:: Data for this exercise ::
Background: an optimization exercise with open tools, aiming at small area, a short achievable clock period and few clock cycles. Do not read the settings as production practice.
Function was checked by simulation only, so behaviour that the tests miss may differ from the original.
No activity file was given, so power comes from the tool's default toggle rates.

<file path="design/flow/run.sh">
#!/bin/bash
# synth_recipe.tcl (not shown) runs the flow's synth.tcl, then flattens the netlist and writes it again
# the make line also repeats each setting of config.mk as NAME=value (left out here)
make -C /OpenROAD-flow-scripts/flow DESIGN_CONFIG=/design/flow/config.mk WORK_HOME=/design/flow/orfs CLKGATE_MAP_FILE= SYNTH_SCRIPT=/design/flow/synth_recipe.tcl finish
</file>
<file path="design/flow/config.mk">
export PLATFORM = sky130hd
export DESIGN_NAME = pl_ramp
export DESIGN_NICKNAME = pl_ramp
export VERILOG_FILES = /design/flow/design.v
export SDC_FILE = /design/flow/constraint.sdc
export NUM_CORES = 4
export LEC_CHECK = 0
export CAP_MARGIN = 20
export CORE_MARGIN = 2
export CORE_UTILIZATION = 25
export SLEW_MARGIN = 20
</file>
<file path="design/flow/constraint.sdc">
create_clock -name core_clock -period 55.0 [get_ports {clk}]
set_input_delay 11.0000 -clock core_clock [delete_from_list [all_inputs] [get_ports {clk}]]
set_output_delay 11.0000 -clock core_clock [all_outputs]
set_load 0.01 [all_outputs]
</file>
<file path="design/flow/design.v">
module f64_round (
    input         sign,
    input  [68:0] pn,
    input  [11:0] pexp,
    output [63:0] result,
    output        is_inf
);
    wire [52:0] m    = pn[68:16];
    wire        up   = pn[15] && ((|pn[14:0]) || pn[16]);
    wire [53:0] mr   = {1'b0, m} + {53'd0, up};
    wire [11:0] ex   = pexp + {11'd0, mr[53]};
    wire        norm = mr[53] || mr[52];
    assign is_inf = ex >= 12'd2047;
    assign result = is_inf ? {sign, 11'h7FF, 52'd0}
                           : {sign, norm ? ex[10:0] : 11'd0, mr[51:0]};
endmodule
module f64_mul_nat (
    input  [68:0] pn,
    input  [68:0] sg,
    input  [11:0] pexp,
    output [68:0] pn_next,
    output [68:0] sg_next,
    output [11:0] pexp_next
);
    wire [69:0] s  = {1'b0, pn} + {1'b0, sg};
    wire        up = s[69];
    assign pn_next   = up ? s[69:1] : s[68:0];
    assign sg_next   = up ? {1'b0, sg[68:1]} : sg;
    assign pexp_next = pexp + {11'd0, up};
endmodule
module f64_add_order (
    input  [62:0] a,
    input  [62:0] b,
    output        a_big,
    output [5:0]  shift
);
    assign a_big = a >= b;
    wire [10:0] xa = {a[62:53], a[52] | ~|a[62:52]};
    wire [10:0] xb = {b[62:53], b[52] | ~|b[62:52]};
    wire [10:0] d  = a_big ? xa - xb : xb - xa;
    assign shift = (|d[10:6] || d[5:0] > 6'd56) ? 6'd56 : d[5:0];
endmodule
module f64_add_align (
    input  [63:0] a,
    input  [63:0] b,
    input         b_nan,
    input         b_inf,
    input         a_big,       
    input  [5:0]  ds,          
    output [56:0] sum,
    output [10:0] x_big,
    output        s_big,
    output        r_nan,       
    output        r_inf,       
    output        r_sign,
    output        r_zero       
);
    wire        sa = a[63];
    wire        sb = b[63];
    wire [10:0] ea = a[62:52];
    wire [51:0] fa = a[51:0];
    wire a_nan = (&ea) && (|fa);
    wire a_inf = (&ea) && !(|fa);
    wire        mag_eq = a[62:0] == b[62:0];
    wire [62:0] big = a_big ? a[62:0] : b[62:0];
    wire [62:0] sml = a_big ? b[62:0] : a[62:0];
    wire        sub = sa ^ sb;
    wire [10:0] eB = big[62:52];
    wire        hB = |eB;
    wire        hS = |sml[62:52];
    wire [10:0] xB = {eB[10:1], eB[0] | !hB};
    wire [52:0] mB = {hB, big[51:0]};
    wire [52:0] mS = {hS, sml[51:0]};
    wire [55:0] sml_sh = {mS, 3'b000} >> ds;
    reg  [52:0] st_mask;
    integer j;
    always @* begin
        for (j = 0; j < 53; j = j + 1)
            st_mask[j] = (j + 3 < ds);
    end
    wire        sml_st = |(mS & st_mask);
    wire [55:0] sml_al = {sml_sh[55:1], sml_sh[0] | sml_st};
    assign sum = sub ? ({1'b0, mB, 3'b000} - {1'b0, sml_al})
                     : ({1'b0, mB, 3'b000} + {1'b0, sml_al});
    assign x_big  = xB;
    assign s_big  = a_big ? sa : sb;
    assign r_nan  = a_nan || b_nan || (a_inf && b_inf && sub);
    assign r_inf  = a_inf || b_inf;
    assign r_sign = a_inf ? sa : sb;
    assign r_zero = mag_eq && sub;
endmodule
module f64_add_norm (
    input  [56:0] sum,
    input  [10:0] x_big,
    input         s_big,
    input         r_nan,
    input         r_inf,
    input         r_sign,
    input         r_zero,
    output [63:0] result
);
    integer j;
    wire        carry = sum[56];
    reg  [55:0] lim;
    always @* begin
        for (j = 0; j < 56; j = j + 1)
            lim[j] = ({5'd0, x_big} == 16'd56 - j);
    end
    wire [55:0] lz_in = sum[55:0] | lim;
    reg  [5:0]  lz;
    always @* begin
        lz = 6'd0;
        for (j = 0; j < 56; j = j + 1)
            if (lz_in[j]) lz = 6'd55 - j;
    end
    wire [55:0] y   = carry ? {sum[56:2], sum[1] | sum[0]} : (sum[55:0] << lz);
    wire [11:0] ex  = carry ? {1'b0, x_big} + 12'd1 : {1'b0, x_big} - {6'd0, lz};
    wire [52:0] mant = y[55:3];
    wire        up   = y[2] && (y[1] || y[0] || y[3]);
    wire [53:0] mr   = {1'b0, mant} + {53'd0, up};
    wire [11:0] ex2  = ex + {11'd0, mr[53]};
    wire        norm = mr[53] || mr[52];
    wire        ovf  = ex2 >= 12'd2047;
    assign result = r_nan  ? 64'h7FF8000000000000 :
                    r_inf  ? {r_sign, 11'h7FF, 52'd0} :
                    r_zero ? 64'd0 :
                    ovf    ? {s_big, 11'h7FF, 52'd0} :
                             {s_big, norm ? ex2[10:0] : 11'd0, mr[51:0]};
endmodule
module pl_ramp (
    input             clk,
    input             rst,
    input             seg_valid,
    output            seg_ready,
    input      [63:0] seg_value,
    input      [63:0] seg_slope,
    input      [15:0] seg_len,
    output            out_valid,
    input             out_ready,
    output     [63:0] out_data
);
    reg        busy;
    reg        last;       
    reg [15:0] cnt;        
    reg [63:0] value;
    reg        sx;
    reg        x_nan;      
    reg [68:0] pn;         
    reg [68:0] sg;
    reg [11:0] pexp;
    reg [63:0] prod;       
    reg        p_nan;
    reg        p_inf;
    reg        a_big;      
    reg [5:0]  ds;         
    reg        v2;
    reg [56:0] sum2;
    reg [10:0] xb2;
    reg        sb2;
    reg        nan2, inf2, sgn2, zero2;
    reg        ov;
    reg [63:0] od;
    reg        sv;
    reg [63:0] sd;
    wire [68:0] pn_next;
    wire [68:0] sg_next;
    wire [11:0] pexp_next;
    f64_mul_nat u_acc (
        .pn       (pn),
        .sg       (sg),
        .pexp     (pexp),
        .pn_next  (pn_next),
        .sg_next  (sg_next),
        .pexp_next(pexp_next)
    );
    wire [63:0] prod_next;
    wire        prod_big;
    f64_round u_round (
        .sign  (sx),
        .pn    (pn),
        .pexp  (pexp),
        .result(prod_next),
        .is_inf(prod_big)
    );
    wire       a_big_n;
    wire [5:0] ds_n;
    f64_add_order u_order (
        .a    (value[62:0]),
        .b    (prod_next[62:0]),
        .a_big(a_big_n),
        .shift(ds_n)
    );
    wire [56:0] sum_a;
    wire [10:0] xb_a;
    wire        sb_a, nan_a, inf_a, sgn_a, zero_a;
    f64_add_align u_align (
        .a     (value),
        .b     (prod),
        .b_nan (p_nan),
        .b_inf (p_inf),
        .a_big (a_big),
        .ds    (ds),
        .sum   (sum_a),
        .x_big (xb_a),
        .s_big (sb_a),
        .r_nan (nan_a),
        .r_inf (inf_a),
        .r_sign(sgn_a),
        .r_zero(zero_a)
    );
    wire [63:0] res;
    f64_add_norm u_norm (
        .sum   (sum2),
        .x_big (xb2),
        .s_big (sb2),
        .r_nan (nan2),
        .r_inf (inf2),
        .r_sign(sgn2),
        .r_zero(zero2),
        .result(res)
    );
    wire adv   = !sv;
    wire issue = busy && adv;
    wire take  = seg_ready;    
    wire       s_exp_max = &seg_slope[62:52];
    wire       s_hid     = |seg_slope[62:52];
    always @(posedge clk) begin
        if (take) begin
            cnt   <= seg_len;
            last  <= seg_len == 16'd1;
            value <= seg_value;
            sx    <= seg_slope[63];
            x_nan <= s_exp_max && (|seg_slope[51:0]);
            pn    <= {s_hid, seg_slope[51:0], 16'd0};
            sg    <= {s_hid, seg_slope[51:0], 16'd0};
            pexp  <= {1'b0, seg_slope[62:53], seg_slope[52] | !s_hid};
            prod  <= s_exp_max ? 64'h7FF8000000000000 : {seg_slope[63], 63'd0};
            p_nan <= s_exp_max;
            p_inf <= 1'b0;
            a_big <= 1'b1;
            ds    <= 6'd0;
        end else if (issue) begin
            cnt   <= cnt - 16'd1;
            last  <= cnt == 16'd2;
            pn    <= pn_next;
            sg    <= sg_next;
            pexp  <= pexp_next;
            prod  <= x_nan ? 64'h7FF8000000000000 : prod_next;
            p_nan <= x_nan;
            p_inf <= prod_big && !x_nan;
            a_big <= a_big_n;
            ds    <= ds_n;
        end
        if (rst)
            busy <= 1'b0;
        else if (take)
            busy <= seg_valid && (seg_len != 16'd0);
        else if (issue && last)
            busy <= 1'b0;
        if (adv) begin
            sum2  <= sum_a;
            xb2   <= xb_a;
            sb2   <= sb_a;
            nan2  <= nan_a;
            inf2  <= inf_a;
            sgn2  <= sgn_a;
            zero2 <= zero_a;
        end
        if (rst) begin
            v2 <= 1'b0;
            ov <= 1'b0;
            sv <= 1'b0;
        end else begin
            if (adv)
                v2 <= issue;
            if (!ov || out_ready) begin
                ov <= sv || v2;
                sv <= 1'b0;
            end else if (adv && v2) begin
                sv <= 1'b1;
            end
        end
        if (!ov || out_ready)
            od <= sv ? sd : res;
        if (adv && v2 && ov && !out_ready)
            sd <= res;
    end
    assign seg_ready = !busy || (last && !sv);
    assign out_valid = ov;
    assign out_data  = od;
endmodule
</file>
* * *
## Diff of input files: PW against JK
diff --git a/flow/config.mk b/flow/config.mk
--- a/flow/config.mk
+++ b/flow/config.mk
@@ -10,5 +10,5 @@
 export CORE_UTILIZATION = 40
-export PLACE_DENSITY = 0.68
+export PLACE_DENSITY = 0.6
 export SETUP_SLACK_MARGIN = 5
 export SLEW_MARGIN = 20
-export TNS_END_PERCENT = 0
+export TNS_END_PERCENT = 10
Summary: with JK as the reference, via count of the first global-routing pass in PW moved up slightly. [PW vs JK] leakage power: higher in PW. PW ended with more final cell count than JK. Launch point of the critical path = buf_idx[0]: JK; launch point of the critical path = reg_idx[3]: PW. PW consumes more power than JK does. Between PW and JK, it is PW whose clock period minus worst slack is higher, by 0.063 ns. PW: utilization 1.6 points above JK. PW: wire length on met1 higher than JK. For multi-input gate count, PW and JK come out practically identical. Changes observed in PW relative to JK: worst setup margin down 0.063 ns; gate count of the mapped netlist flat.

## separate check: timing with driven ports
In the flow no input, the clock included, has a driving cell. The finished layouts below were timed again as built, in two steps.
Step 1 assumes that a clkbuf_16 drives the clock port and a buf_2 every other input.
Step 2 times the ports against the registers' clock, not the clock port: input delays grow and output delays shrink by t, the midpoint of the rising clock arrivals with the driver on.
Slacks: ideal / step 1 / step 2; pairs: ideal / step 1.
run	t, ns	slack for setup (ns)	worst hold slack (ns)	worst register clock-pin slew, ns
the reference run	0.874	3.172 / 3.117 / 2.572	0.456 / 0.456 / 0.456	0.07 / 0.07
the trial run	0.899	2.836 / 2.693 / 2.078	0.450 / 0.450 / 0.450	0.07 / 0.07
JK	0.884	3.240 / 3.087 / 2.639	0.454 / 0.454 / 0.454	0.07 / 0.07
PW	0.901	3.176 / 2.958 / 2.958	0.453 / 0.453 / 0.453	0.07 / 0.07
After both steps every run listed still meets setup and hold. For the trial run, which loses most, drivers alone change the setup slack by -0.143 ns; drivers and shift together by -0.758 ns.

:: Task prompt ::
Extract from the records above the lines from the one containing "-export TNS_END_PERCENT = 0" to the one containing "TNS_END_PERCENT = 10", both lines included, exactly as they appear and with nothing else.

:: Problem solution ::
-export TNS_END_PERCENT = 0
+export TNS_END_PERCENT = 10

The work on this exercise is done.